### Data to use
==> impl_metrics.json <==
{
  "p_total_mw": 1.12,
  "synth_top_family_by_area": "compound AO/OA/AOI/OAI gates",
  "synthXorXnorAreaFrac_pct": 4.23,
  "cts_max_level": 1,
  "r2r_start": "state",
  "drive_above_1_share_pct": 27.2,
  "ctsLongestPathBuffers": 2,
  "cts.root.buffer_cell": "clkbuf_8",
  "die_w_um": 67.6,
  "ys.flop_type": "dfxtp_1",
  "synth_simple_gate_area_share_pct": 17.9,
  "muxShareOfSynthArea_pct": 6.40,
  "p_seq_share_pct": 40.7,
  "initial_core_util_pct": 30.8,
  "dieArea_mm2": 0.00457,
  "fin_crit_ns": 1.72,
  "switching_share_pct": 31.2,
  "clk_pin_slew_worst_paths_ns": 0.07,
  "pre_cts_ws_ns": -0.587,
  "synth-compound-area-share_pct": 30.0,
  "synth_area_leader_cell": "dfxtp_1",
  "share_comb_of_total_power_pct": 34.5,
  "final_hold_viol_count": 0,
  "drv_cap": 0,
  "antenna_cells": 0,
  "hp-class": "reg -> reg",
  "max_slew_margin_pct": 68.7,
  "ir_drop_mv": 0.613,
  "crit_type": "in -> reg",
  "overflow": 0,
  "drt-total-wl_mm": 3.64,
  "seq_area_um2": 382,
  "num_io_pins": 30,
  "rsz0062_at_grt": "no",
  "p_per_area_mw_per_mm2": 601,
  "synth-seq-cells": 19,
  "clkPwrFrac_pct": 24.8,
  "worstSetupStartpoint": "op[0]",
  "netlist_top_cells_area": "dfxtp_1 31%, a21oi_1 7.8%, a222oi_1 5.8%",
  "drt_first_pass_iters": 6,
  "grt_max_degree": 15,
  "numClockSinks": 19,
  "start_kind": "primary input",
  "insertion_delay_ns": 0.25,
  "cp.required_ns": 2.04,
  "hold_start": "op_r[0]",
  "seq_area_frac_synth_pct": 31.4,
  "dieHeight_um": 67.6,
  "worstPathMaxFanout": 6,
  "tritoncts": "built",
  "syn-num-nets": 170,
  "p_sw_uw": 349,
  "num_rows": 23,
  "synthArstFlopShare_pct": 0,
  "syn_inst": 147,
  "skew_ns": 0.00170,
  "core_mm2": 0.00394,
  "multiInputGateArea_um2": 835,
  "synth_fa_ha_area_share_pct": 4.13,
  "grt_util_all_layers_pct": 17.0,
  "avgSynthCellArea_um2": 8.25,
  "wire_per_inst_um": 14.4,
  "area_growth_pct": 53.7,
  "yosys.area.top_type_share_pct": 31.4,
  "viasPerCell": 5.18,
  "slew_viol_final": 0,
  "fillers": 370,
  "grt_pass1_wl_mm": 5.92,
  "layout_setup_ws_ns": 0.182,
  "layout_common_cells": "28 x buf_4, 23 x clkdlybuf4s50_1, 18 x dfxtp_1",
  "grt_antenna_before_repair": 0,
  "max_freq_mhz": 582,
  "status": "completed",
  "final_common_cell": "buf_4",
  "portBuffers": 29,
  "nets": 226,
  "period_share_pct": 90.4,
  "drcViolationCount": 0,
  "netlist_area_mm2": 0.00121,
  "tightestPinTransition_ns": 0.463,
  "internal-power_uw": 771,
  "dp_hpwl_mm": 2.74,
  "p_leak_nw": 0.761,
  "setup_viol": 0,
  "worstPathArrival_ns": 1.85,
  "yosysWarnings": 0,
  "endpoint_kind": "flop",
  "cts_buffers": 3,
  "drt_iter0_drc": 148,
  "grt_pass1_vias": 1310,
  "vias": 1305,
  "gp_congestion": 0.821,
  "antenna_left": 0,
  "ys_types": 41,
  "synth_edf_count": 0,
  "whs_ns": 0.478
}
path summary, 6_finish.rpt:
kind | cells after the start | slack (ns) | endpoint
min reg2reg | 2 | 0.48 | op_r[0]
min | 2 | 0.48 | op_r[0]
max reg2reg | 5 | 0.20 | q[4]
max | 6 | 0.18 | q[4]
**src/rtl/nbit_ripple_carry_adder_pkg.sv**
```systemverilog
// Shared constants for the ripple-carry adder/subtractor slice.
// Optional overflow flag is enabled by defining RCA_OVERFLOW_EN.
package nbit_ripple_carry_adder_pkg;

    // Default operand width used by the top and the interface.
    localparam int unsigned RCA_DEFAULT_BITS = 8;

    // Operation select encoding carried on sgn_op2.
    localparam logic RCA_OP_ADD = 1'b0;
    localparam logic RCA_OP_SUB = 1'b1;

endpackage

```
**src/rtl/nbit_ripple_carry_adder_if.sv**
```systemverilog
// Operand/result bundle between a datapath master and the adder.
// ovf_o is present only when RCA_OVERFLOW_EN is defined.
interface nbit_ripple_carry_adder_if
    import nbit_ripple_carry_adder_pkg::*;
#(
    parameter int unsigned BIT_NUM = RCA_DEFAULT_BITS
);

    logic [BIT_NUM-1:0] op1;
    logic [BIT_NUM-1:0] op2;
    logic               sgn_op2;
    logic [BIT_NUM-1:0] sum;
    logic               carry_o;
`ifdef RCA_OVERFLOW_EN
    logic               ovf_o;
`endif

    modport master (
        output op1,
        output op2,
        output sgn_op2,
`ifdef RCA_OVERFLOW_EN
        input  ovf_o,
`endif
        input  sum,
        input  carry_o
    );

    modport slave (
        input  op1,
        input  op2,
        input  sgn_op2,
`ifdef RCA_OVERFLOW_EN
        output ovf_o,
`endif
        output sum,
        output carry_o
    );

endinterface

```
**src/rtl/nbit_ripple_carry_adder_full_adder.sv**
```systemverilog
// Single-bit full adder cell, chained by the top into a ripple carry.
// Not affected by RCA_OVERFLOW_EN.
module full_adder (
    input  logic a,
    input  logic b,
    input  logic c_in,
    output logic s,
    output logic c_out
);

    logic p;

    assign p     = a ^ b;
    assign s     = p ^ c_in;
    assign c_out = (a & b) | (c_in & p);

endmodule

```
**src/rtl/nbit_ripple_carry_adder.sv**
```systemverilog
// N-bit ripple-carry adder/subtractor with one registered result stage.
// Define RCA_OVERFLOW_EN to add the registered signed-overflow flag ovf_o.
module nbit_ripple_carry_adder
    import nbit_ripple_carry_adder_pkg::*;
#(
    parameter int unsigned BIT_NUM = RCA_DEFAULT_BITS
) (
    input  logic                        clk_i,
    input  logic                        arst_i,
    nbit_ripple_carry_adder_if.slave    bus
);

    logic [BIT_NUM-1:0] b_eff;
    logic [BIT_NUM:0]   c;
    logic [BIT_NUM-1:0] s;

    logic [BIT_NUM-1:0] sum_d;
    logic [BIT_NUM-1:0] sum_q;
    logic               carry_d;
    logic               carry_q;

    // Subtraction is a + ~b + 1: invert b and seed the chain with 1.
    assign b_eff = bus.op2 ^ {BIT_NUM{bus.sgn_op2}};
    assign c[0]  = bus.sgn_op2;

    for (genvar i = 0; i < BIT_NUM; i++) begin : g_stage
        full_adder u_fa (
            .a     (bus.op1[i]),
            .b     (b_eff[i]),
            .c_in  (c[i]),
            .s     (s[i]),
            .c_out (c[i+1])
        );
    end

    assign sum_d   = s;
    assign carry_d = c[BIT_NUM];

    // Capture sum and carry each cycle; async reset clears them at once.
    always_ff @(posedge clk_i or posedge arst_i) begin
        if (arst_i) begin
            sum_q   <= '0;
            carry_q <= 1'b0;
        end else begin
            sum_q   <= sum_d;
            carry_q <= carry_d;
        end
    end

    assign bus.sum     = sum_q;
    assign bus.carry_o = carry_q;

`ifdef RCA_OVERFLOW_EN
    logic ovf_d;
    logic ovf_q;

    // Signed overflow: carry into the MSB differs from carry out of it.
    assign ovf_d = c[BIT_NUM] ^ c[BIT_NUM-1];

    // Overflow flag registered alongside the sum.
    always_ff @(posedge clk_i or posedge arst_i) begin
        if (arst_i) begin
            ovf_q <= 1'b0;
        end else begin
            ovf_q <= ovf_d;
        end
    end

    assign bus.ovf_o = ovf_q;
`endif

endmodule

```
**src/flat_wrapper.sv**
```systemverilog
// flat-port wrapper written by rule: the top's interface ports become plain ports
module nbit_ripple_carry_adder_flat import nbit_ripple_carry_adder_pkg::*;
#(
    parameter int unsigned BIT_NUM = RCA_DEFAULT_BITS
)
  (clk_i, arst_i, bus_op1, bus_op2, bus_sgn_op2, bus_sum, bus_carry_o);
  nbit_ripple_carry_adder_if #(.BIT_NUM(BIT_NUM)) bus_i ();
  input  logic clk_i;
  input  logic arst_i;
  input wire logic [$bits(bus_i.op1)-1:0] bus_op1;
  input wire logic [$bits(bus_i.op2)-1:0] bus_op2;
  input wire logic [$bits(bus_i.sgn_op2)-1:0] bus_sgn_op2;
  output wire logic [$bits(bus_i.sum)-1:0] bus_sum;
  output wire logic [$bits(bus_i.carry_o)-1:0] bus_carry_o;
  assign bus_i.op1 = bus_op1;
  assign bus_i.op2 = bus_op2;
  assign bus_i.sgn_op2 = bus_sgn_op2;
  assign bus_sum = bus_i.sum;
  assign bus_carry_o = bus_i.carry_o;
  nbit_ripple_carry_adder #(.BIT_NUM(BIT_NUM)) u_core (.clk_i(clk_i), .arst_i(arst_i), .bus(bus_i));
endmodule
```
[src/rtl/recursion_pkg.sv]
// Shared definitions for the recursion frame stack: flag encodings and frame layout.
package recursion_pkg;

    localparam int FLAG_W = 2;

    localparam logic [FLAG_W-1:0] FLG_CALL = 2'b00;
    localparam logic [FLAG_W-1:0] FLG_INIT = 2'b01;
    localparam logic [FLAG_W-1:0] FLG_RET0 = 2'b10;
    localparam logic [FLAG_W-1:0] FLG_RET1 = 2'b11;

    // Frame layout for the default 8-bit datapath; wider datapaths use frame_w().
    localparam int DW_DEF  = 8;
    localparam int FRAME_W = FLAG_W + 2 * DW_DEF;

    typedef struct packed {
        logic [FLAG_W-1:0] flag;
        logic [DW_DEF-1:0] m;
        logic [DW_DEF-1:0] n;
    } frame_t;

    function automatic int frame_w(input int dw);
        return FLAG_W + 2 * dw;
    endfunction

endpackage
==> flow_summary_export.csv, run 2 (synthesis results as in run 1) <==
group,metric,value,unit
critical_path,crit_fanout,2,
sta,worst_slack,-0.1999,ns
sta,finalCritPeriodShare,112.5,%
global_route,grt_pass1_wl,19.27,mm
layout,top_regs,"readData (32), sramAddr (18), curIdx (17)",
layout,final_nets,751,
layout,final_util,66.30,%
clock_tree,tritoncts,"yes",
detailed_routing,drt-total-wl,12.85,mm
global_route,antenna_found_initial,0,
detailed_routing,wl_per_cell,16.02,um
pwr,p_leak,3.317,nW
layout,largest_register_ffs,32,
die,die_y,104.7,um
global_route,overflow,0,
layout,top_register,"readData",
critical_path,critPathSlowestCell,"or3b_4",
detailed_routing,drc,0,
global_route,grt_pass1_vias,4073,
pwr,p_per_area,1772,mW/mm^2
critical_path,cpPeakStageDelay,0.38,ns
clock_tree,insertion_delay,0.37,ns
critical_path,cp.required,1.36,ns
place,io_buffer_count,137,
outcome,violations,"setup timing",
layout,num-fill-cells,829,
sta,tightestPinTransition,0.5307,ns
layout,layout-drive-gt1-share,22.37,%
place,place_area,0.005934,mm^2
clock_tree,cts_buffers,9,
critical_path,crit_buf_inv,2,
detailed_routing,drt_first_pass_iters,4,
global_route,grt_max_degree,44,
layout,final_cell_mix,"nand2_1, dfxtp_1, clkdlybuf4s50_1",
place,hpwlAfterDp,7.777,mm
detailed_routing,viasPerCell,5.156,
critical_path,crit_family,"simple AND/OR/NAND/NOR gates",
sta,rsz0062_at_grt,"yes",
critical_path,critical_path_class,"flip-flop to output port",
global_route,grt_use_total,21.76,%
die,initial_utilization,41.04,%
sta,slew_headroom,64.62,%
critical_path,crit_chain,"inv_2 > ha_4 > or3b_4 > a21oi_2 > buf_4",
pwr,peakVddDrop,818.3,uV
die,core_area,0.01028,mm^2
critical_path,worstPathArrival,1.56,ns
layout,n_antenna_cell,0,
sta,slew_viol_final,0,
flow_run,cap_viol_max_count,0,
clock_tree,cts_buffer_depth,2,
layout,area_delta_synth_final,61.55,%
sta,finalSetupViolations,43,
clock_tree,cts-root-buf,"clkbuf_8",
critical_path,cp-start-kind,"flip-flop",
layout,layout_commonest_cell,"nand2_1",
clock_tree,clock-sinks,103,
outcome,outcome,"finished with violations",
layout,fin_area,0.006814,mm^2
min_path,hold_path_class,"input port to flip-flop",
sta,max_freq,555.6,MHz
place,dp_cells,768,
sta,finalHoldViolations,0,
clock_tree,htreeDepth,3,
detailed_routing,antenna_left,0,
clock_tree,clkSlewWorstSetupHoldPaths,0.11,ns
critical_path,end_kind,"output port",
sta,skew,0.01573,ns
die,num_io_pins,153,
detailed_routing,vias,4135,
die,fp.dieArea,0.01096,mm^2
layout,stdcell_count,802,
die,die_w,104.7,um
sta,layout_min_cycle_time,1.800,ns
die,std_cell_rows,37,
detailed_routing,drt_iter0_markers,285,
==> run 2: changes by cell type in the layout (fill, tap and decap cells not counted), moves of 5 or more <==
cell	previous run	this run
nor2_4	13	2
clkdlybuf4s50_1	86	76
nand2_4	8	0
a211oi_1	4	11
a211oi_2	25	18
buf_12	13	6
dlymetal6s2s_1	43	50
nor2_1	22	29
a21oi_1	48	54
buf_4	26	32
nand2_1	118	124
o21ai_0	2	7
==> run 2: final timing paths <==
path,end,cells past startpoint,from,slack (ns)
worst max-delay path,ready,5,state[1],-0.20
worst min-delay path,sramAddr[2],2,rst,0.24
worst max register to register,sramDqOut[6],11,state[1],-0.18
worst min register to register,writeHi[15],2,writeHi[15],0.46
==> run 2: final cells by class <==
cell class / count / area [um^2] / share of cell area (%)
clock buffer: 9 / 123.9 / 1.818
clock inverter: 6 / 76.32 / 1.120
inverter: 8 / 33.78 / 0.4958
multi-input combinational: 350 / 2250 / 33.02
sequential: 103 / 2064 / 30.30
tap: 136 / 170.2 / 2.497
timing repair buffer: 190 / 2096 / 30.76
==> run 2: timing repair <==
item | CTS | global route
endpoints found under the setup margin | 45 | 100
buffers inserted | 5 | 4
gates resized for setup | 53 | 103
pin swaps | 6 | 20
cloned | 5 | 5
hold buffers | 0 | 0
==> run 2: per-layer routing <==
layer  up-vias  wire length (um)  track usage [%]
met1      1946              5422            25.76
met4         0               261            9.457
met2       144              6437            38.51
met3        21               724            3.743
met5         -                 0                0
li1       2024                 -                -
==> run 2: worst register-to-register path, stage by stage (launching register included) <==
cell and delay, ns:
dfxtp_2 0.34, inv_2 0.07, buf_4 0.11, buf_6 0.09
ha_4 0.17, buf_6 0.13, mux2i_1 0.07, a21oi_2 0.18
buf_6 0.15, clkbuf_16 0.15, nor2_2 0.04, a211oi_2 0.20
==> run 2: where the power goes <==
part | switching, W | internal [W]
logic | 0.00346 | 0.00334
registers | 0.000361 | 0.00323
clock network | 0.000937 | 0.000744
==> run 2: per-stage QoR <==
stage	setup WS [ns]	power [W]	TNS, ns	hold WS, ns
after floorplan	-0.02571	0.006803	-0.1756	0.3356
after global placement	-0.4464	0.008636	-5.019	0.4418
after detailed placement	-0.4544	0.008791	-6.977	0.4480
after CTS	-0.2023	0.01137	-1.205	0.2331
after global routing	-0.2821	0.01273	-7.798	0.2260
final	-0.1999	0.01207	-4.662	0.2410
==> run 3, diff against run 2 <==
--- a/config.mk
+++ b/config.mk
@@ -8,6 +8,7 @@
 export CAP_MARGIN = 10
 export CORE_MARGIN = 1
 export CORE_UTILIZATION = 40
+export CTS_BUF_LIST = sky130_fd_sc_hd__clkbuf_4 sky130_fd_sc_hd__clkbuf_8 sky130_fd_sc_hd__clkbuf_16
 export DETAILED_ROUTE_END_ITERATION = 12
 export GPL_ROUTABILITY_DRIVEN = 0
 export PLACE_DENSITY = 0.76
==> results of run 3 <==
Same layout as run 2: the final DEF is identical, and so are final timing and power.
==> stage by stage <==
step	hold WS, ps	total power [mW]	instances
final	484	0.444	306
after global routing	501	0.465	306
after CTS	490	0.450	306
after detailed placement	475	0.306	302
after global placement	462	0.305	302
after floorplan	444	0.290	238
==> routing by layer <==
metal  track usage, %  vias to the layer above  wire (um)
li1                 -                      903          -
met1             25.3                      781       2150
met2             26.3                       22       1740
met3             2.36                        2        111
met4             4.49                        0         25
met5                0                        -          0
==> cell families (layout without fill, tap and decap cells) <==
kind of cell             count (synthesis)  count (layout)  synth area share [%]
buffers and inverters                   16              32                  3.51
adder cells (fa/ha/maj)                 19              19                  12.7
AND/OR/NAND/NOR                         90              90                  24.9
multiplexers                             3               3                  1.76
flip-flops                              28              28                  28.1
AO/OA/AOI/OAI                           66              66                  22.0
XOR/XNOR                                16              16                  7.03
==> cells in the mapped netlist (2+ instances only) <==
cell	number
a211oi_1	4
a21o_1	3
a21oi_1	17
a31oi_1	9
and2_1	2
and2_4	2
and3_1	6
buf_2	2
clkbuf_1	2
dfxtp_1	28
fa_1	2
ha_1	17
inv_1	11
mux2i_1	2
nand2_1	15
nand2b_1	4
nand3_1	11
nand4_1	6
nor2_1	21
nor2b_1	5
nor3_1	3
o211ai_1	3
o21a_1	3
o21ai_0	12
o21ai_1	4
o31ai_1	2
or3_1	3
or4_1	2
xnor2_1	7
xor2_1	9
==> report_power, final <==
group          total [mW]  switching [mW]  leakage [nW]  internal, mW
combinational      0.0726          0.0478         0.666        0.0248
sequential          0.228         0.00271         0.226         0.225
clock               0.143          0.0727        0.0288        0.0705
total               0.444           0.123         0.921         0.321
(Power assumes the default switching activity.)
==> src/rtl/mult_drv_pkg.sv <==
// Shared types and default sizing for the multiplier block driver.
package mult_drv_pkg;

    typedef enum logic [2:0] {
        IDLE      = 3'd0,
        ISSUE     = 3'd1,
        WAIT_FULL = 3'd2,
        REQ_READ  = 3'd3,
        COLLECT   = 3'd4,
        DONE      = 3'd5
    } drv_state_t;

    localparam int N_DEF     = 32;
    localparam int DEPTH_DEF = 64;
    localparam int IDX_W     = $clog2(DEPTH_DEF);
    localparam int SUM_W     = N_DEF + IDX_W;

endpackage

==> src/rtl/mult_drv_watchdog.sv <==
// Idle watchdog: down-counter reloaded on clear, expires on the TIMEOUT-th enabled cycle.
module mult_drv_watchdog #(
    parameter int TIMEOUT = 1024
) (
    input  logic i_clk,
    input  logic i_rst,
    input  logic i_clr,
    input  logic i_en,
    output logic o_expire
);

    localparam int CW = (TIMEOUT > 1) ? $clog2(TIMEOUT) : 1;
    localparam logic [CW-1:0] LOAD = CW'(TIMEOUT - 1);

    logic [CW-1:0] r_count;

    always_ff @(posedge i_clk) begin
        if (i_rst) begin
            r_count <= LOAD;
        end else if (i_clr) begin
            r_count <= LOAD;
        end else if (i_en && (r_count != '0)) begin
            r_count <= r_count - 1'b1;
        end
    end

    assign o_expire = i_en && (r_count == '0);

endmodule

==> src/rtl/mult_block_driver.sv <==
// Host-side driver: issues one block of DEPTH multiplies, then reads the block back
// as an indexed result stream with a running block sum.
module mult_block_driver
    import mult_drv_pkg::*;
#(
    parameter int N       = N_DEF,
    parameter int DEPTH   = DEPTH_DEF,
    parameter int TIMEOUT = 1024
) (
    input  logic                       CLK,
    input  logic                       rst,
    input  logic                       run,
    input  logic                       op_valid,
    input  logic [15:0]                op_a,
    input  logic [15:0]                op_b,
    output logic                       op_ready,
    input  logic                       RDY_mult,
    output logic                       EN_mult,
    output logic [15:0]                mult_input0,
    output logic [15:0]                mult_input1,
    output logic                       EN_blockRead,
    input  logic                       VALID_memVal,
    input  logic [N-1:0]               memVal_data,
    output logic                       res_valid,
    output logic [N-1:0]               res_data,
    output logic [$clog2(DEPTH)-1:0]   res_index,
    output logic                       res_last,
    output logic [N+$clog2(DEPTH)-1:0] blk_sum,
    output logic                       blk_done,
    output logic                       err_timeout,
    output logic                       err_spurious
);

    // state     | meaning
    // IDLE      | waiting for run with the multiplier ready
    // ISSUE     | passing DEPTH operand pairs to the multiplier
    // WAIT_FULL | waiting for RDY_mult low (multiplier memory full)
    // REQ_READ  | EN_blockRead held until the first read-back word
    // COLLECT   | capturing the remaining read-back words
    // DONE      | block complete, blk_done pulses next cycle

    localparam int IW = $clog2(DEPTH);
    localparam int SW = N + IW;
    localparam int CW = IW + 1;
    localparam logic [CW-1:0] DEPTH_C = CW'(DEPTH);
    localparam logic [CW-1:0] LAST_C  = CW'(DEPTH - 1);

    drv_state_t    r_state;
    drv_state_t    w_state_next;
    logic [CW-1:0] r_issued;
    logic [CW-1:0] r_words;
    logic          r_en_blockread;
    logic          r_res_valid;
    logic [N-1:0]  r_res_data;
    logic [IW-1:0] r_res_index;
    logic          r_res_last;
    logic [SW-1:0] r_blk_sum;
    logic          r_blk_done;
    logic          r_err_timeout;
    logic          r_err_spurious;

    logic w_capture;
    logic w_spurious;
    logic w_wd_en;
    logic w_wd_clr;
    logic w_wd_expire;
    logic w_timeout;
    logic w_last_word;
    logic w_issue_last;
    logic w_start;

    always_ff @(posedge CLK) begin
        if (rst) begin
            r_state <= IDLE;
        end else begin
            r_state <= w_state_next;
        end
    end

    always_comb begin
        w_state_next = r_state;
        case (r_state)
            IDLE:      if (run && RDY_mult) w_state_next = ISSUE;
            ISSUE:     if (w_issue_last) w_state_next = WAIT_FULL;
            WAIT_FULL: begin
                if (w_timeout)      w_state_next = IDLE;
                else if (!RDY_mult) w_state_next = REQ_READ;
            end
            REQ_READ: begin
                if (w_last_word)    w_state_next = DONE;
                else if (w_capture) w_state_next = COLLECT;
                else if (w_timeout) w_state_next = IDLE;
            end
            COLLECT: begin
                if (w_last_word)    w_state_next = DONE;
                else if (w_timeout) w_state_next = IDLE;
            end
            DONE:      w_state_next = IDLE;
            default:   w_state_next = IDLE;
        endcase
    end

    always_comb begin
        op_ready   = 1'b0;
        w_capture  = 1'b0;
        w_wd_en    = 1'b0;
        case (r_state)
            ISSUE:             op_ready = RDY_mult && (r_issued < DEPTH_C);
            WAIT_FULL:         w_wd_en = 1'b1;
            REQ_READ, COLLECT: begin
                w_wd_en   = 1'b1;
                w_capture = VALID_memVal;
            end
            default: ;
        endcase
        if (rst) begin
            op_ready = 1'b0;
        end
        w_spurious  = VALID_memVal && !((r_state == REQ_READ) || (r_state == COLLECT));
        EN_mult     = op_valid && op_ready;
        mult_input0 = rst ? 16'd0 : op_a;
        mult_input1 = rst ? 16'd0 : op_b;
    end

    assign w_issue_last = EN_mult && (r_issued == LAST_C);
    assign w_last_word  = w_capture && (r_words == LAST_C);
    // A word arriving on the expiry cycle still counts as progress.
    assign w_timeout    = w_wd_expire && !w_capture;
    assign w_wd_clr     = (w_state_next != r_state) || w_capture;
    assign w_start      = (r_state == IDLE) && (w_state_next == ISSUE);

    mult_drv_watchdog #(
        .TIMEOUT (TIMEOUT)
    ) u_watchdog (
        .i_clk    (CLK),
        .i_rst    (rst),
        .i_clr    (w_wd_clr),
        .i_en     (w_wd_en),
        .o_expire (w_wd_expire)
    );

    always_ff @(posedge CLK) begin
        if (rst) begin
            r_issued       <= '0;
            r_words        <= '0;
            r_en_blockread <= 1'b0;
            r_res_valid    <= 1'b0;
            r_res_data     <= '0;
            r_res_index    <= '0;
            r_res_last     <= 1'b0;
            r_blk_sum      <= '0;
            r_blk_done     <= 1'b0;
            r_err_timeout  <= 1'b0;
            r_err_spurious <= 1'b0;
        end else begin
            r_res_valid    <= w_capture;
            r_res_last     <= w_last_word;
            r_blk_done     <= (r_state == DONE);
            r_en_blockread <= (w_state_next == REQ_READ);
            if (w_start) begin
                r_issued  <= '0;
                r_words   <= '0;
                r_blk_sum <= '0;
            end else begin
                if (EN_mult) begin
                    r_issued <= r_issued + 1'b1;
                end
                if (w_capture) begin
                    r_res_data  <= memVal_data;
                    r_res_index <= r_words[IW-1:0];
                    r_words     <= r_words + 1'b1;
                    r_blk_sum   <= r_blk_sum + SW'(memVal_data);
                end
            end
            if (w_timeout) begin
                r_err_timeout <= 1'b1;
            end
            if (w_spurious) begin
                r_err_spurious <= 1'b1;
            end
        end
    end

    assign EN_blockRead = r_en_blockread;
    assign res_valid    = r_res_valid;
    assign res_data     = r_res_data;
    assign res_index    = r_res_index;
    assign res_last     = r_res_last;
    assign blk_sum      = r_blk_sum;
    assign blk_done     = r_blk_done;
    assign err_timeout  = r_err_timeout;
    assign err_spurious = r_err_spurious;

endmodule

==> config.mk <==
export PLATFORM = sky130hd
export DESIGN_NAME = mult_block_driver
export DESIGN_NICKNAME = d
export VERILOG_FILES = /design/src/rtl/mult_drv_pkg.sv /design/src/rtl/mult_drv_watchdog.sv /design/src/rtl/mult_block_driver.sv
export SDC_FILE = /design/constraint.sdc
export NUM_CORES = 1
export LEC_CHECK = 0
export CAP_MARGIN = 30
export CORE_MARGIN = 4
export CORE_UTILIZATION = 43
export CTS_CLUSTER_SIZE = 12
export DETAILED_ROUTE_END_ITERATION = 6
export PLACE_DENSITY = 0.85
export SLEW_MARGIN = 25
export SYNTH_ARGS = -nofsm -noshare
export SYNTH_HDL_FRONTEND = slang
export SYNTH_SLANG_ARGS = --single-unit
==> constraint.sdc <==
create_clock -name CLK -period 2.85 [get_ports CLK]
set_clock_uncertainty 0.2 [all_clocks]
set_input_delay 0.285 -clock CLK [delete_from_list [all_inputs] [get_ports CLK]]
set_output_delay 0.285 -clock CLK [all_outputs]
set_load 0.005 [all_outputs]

### About this task
Give back, exactly as written, the stretch from the line with "run 2: per-layer" through the line with "dfxtp_2 0.34, inv_2", and no other lines from the records above.

### Your response
==> run 2: per-layer routing <==
layer  up-vias  wire length (um)  track usage [%]
met1      1946              5422            25.76
met4         0               261            9.457
met2       144              6437            38.51
met3        21               724            3.743
met5         -                 0                0
li1       2024                 -                -
==> run 2: worst register-to-register path, stage by stage (launching register included) <==
cell and delay, ns:
dfxtp_2 0.34, inv_2 0.07, buf_4 0.11, buf_6 0.09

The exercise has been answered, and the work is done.